(Dataset entries)
----------------------------------------

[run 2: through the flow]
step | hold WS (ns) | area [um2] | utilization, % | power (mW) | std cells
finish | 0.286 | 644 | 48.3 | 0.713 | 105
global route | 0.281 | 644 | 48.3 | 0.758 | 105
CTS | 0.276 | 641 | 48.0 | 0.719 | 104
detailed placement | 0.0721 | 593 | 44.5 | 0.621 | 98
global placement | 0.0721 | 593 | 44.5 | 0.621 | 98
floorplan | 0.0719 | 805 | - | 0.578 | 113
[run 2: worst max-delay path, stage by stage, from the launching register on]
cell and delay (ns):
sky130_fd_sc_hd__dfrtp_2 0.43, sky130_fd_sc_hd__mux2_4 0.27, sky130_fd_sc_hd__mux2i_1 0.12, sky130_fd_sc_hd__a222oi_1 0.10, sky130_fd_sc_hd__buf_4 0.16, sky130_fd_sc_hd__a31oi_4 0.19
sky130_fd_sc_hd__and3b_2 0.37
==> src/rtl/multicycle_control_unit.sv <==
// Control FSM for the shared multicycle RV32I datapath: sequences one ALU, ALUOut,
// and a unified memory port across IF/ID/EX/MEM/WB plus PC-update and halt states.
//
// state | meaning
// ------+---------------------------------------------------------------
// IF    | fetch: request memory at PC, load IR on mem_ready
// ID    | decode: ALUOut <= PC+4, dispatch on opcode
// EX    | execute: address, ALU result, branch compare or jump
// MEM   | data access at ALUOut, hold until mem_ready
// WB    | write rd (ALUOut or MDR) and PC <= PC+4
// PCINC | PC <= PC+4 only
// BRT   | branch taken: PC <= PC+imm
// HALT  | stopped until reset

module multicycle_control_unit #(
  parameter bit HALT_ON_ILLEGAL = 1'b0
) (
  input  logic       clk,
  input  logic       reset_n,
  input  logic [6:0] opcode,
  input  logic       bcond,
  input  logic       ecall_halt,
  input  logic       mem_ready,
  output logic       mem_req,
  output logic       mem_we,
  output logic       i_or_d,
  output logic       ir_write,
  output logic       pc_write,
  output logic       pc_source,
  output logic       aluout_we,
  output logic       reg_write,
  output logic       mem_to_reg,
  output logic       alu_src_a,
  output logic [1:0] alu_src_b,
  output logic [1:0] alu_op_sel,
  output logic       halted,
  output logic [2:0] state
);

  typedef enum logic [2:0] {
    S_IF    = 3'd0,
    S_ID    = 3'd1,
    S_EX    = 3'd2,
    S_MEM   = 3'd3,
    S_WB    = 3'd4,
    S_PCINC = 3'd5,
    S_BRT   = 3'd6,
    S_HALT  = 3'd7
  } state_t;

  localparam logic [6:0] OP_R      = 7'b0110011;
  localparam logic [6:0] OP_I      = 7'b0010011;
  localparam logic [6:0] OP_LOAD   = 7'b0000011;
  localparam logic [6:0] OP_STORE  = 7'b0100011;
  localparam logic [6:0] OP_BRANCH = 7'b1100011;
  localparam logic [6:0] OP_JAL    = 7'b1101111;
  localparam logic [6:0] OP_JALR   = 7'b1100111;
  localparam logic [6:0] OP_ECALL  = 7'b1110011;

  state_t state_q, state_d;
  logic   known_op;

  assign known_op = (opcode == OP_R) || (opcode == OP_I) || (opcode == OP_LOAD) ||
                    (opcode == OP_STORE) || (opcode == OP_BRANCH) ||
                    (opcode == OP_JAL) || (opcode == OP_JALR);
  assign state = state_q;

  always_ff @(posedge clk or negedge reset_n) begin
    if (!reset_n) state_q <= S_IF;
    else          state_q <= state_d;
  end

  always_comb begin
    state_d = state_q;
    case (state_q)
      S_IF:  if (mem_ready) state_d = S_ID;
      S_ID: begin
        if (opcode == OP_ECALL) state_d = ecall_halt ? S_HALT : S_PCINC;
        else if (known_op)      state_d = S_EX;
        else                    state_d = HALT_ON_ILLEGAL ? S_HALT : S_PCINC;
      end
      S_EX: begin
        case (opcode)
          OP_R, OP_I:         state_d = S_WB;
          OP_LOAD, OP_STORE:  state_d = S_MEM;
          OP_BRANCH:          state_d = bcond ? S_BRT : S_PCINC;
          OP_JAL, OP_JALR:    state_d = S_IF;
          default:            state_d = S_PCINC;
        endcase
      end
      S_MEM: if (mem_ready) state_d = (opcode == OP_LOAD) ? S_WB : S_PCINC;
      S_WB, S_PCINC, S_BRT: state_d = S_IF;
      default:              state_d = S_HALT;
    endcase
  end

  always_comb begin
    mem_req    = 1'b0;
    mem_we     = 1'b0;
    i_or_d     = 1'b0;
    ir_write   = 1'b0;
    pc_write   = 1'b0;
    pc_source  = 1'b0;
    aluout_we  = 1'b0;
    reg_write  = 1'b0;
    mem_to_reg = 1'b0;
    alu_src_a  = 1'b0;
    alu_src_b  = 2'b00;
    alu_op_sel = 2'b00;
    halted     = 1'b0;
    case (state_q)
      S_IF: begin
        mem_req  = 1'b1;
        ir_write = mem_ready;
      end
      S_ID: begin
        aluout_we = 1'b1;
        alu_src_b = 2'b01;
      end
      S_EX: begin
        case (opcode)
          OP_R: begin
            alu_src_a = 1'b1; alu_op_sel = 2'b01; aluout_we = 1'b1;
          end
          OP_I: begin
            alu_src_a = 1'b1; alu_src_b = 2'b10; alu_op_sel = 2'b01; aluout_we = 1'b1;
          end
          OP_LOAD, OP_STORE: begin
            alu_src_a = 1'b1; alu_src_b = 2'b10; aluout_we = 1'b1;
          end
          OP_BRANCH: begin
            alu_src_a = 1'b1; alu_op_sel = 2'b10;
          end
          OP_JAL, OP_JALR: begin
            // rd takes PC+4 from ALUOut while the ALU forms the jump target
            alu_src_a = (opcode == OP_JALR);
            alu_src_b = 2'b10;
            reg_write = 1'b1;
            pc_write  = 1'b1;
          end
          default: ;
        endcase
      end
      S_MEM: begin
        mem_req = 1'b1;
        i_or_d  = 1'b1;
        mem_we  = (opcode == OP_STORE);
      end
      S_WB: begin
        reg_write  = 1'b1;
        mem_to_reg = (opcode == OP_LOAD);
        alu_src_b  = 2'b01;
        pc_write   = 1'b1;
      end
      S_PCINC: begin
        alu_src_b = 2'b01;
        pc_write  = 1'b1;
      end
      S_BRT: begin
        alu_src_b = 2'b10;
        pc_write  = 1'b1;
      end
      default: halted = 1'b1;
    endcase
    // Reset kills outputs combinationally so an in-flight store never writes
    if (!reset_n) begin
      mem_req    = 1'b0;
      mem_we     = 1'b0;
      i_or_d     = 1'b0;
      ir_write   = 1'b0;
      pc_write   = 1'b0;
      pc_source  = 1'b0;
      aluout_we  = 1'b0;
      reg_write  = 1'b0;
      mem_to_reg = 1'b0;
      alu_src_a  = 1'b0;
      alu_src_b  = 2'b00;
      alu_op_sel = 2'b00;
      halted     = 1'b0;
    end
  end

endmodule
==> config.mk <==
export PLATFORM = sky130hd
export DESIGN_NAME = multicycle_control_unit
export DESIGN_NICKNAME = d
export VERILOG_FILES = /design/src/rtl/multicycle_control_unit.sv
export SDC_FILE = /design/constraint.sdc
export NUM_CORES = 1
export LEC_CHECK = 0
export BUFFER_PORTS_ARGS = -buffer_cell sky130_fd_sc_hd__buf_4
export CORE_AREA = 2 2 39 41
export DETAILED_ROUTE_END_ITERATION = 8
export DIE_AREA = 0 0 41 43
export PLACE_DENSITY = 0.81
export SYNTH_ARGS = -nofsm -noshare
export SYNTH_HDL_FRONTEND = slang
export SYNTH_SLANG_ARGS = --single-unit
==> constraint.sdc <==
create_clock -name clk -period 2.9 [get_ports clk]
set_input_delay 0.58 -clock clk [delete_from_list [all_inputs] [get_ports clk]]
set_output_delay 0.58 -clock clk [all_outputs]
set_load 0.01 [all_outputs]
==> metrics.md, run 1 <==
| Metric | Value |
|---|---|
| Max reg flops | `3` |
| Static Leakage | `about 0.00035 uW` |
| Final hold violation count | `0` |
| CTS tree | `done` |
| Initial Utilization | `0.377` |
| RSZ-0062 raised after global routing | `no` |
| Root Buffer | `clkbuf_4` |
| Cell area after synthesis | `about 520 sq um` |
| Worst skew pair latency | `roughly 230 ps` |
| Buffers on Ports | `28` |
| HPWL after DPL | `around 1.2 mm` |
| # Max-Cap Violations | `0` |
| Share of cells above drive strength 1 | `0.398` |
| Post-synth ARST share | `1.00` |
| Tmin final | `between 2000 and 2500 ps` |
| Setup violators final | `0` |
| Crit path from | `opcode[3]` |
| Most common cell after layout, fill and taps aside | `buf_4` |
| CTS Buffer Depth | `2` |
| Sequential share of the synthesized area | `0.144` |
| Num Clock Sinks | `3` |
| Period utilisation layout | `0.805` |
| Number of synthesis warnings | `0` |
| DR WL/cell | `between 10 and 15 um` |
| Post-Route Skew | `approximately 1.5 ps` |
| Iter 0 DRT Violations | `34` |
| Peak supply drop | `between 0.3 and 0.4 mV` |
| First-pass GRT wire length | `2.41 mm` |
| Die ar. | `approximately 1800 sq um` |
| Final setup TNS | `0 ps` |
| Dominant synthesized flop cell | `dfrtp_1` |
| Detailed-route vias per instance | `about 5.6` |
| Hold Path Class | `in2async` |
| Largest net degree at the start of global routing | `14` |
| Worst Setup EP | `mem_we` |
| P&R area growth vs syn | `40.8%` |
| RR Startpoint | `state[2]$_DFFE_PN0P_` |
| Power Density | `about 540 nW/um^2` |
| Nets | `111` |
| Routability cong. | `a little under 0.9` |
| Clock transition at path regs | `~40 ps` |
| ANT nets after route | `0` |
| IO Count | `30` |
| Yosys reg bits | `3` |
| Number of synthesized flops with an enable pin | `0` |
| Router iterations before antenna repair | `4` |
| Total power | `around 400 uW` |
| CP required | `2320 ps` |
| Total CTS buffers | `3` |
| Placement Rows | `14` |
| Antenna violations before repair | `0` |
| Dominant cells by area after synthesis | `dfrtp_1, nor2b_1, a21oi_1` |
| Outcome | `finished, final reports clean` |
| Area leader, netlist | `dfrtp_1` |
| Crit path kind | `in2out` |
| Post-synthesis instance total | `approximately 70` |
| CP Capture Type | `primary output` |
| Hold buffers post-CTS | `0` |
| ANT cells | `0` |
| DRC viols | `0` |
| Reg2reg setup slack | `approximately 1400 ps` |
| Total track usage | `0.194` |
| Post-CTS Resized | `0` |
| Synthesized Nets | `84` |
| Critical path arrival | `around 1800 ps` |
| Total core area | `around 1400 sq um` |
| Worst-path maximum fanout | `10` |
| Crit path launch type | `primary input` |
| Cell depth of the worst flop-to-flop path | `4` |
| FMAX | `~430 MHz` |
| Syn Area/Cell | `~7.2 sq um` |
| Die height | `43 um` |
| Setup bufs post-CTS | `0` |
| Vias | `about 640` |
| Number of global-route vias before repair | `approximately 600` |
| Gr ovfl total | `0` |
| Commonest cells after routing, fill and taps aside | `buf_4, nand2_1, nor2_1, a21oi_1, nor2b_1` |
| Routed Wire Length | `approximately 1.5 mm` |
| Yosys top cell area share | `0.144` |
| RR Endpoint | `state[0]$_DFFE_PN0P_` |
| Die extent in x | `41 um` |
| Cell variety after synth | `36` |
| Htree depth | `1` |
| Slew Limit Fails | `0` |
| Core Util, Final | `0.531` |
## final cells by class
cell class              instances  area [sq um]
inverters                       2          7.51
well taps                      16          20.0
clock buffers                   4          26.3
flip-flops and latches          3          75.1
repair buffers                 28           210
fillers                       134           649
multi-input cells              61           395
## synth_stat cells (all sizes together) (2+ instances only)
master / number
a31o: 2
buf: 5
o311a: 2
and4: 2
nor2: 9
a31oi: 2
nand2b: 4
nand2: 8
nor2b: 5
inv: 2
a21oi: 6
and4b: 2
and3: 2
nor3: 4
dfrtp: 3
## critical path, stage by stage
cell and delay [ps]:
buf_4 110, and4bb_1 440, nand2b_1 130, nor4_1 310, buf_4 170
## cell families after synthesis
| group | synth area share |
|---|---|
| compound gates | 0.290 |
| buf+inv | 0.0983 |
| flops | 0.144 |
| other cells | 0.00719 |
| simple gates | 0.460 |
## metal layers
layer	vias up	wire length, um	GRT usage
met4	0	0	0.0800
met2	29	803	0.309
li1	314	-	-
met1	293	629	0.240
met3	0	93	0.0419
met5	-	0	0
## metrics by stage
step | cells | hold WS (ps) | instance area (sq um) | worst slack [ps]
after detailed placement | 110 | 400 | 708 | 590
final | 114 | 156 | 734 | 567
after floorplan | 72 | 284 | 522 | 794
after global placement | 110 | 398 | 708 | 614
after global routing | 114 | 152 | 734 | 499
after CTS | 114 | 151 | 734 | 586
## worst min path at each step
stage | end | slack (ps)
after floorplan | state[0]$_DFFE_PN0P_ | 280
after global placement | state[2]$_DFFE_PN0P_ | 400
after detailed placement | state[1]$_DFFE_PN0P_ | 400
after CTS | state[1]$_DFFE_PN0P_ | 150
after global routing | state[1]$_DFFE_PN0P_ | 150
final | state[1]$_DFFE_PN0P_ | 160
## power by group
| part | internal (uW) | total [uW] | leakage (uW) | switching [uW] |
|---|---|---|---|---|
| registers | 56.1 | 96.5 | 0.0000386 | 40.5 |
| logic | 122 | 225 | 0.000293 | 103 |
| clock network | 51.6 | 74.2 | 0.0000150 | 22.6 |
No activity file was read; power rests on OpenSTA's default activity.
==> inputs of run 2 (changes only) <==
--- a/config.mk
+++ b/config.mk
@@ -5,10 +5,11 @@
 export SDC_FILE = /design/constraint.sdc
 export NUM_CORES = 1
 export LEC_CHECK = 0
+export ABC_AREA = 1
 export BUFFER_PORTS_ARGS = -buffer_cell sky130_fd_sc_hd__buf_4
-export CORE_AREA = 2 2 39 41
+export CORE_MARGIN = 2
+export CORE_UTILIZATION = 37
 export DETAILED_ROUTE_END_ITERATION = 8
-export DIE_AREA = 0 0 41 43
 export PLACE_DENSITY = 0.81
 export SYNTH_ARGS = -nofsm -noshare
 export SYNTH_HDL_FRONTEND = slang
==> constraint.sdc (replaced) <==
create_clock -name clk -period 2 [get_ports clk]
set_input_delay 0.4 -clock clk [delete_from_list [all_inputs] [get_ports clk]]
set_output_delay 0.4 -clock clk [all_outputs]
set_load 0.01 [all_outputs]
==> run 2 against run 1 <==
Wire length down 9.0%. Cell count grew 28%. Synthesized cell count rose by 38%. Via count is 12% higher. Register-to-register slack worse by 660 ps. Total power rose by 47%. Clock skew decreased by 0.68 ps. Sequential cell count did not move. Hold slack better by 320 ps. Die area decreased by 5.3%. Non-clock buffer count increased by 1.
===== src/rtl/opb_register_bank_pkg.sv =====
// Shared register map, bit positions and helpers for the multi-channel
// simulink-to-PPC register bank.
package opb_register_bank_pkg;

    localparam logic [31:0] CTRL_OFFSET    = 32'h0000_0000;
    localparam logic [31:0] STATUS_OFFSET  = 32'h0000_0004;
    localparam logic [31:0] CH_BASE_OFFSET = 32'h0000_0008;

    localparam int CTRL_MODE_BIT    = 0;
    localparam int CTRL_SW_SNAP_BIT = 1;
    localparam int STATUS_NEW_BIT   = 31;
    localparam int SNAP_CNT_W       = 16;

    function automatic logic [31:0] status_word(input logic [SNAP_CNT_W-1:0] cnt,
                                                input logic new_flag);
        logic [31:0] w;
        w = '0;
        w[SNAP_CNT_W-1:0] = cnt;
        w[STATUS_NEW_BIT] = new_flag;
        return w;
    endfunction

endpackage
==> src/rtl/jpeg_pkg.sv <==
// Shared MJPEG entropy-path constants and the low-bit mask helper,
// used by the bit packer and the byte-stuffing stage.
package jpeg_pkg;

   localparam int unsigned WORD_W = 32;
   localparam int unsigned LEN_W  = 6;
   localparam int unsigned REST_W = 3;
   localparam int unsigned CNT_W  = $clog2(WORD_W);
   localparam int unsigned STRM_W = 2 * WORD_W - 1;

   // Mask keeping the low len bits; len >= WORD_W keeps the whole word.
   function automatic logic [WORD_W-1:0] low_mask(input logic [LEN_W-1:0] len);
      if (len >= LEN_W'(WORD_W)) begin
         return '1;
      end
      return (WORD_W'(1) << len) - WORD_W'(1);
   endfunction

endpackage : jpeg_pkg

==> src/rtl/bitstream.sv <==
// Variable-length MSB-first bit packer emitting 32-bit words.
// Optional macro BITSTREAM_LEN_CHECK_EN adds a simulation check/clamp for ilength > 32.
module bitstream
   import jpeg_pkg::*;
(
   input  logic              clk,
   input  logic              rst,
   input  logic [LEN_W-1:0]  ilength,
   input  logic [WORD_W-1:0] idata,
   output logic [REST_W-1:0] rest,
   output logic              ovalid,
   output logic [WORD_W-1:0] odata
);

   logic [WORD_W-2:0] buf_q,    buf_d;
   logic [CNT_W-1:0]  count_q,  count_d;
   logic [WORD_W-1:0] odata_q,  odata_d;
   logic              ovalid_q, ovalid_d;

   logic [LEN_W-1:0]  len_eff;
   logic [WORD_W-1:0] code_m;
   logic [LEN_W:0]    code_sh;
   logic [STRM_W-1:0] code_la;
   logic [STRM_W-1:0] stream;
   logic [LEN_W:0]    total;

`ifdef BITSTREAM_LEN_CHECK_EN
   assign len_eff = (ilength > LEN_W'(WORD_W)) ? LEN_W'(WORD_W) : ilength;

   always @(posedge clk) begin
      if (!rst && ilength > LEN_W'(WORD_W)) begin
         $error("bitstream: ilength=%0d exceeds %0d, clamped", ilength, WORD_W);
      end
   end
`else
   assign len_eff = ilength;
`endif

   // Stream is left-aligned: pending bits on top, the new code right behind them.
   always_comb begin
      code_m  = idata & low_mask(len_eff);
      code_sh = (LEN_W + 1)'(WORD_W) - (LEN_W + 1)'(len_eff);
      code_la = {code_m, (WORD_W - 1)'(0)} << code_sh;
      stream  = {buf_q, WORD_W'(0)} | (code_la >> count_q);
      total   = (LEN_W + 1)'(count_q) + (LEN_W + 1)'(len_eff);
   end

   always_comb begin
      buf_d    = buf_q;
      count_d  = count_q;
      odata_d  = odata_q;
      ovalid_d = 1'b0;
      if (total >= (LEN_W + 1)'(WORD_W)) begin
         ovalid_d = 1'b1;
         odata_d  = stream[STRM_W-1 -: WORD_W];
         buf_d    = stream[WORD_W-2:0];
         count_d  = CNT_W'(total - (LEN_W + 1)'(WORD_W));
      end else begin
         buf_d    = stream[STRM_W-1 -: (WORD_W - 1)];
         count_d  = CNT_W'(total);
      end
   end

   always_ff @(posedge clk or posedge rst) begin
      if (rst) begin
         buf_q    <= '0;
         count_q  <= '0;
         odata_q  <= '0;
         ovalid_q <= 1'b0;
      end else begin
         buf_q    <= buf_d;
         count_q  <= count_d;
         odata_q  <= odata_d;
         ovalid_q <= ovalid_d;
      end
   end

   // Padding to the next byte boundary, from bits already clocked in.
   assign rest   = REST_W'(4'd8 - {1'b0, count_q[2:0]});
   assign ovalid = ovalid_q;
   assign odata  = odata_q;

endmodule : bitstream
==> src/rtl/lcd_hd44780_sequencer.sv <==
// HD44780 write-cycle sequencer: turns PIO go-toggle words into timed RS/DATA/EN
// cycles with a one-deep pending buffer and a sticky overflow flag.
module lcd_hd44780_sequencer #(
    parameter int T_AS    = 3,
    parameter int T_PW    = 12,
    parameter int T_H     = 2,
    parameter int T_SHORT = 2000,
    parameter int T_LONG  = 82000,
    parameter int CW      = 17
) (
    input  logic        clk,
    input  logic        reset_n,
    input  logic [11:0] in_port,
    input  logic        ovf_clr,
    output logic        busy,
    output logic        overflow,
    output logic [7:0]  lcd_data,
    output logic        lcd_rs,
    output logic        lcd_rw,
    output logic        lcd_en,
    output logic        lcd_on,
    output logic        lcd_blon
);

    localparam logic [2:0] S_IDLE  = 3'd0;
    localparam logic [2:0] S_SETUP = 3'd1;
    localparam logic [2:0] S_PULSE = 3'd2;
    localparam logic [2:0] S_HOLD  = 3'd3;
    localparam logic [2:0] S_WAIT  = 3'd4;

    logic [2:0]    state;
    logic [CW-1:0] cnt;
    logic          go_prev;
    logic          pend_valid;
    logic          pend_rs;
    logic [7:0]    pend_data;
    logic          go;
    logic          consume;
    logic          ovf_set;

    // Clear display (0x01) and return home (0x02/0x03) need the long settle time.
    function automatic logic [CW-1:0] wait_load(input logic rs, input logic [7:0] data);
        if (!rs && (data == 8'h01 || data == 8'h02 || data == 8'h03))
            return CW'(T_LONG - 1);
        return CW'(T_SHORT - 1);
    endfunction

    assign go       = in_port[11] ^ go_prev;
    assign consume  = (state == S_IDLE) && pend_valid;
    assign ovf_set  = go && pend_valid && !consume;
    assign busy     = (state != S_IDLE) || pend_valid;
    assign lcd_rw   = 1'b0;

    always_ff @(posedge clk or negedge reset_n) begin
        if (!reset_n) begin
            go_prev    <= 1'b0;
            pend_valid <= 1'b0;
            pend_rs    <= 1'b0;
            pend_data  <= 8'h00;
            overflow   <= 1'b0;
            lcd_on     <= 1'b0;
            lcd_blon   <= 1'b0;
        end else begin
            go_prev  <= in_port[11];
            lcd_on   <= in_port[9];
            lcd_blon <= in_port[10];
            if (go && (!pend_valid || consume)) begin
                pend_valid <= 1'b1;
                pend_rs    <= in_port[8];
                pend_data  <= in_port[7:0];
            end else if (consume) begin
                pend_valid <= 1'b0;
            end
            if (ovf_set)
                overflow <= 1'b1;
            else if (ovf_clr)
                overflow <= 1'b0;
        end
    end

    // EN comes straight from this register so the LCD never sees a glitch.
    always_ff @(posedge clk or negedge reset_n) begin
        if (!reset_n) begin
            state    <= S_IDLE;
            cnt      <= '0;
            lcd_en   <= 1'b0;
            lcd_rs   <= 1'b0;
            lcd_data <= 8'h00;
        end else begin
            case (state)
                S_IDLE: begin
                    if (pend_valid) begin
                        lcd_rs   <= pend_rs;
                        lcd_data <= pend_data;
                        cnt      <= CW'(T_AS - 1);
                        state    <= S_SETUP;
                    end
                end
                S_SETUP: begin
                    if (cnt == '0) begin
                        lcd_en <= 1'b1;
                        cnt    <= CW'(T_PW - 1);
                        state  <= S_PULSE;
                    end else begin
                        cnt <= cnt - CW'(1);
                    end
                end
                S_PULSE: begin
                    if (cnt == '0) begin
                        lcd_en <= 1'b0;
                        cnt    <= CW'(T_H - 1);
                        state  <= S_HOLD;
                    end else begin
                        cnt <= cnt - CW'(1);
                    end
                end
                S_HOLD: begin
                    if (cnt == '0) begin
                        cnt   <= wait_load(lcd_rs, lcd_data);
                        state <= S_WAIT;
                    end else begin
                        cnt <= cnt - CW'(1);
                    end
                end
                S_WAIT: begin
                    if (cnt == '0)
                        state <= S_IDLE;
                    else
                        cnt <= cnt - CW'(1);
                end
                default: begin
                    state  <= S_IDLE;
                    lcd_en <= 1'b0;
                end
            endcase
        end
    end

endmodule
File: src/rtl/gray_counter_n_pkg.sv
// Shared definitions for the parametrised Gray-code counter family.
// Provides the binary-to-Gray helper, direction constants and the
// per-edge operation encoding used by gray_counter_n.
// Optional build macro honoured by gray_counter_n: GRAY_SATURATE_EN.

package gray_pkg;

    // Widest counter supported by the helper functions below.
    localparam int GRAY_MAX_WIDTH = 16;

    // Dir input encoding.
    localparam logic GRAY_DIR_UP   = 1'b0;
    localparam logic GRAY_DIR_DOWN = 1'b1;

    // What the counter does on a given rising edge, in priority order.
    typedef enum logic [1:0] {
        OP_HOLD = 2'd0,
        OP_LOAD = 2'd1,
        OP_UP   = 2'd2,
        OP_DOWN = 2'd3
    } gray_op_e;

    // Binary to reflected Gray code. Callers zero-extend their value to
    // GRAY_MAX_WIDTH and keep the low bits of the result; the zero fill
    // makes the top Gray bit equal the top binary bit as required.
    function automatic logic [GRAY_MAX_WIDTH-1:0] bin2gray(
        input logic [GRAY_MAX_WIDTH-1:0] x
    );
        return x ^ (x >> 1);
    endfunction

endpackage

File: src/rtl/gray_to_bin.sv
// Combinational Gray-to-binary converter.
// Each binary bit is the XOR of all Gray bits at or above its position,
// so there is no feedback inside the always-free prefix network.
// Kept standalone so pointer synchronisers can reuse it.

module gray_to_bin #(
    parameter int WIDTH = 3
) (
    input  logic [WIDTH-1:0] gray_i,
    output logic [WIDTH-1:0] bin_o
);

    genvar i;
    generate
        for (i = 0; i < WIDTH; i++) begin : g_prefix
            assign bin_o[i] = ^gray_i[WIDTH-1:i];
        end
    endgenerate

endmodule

----------------------------------------

» YOUR ASSIGNMENT
Copy each line from the entries above that has the word "about" in it.

» REPLY
| Static Leakage | `about 0.00035 uW` |
| Cell area after synthesis | `about 520 sq um` |
| Detailed-route vias per instance | `about 5.6` |
| Power Density | `about 540 nW/um^2` |
| Vias | `about 640` |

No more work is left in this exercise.